Every entry must appear in the answer exactly as it does here.

■ ■ ■ ■ ■

$ cat config.mk
export PLATFORM = sky130hd
export DESIGN_NAME = rf_writeback_ctrl_flat
export DESIGN_NICKNAME = d
export VERILOG_FILES = /design/src/rtl/rf_writeback_ctrl_if.sv /design/src/rtl/rf_writeback_ctrl.sv /design/src/flat_wrapper.sv
export SDC_FILE = /design/constraint.sdc
export NUM_CORES = 1
export LEC_CHECK = 0
export BUFFER_PORTS_ARGS = -buffer_cell sky130_fd_sc_hd__buf_2
export CORE_MARGIN = 3
export CORE_UTILIZATION = 40
export DETAILED_ROUTE_END_ITERATION = 10
export MAX_ROUTING_LAYER = met4
export PLACE_DENSITY = 0.63
export SLEW_MARGIN = 25
export SYNTH_ARGS = -nofsm -noshare
export SYNTH_HDL_FRONTEND = slang
export SYNTH_SLANG_ARGS = --single-unit
$ cat constraint.sdc
create_clock -name i_clk -period 3.66 [get_ports i_clk]
set_input_delay 0.732 -clock i_clk [delete_from_list [all_inputs] [get_ports i_clk]]
set_output_delay 0.732 -clock i_clk [all_outputs]
set_load 0.02 [all_outputs]
==> config.mk <==
export PLATFORM = sky130hd
export DESIGN_NAME = radar_sweep_ctrl
export DESIGN_NICKNAME = d
export VERILOG_FILES = /design/src/rtl/radar_sweep_ctrl.sv
export SDC_FILE = /design/constraint.sdc
export NUM_CORES = 1
export LEC_CHECK = 0
export CORE_UTILIZATION = 50
export CTS_CLUSTER_DIAMETER = 50
export DETAILED_ROUTE_END_ITERATION = 10
export GPL_TIMING_DRIVEN = 0
export PLACE_DENSITY = 0.67
export SYNTH_ARGS = -nofsm -noshare
export SYNTH_HDL_FRONTEND = slang
export SYNTH_SLANG_ARGS = --single-unit
==> constraint.sdc <==
create_clock -name clk -period 15.5 [get_ports clk]
set_clock_uncertainty 0.2 [all_clocks]
set_input_delay 3.1 -clock clk [delete_from_list [all_inputs] [get_ports clk]]
set_output_delay 3.1 -clock clk [all_outputs]
set_load 0.01 [all_outputs]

■ ■ ■ ■ ■

Reply:
$ cat config.mk
export PLATFORM = sky130hd
export DESIGN_NAME = rf_writeback_ctrl_flat
export DESIGN_NICKNAME = d
export VERILOG_FILES = /design/src/rtl/rf_writeback_ctrl_if.sv /design/src/rtl/rf_writeback_ctrl.sv /design/src/flat_wrapper.sv
export SDC_FILE = /design/constraint.sdc
export NUM_CORES = 1
export LEC_CHECK = 0
export BUFFER_PORTS_ARGS = -buffer_cell sky130_fd_sc_hd__buf_2
export CORE_MARGIN = 3
export CORE_UTILIZATION = 40
export DETAILED_ROUTE_END_ITERATION = 10
export MAX_ROUTING_LAYER = met4
export PLACE_DENSITY = 0.63
export SLEW_MARGIN = 25
export SYNTH_ARGS = -nofsm -noshare
export SYNTH_HDL_FRONTEND = slang
export SYNTH_SLANG_ARGS = --single-unit
$ cat constraint.sdc
create_clock -name i_clk -period 3.66 [get_ports i_clk]
set_input_delay 0.732 -clock i_clk [delete_from_list [all_inputs] [get_ports i_clk]]
set_output_delay 0.732 -clock i_clk [all_outputs]
set_load 0.02 [all_outputs]
==> config.mk <==
export PLATFORM = sky130hd
export DESIGN_NAME = radar_sweep_ctrl
export DESIGN_NICKNAME = d
export VERILOG_FILES = /design/src/rtl/radar_sweep_ctrl.sv
export SDC_FILE = /design/constraint.sdc
export NUM_CORES = 1
export LEC_CHECK = 0
export CORE_UTILIZATION = 50
export CTS_CLUSTER_DIAMETER = 50
export DETAILED_ROUTE_END_ITERATION = 10
export GPL_TIMING_DRIVEN = 0
export PLACE_DENSITY = 0.67
export SYNTH_ARGS = -nofsm -noshare
export SYNTH_HDL_FRONTEND = slang
export SYNTH_SLANG_ARGS = --single-unit
==> constraint.sdc <==
create_clock -name clk -period 15.5 [get_ports clk]
set_clock_uncertainty 0.2 [all_clocks]
set_input_delay 3.1 -clock clk [delete_from_list [all_inputs] [get_ports clk]]
set_output_delay 3.1 -clock clk [all_outputs]
set_load 0.01 [all_outputs]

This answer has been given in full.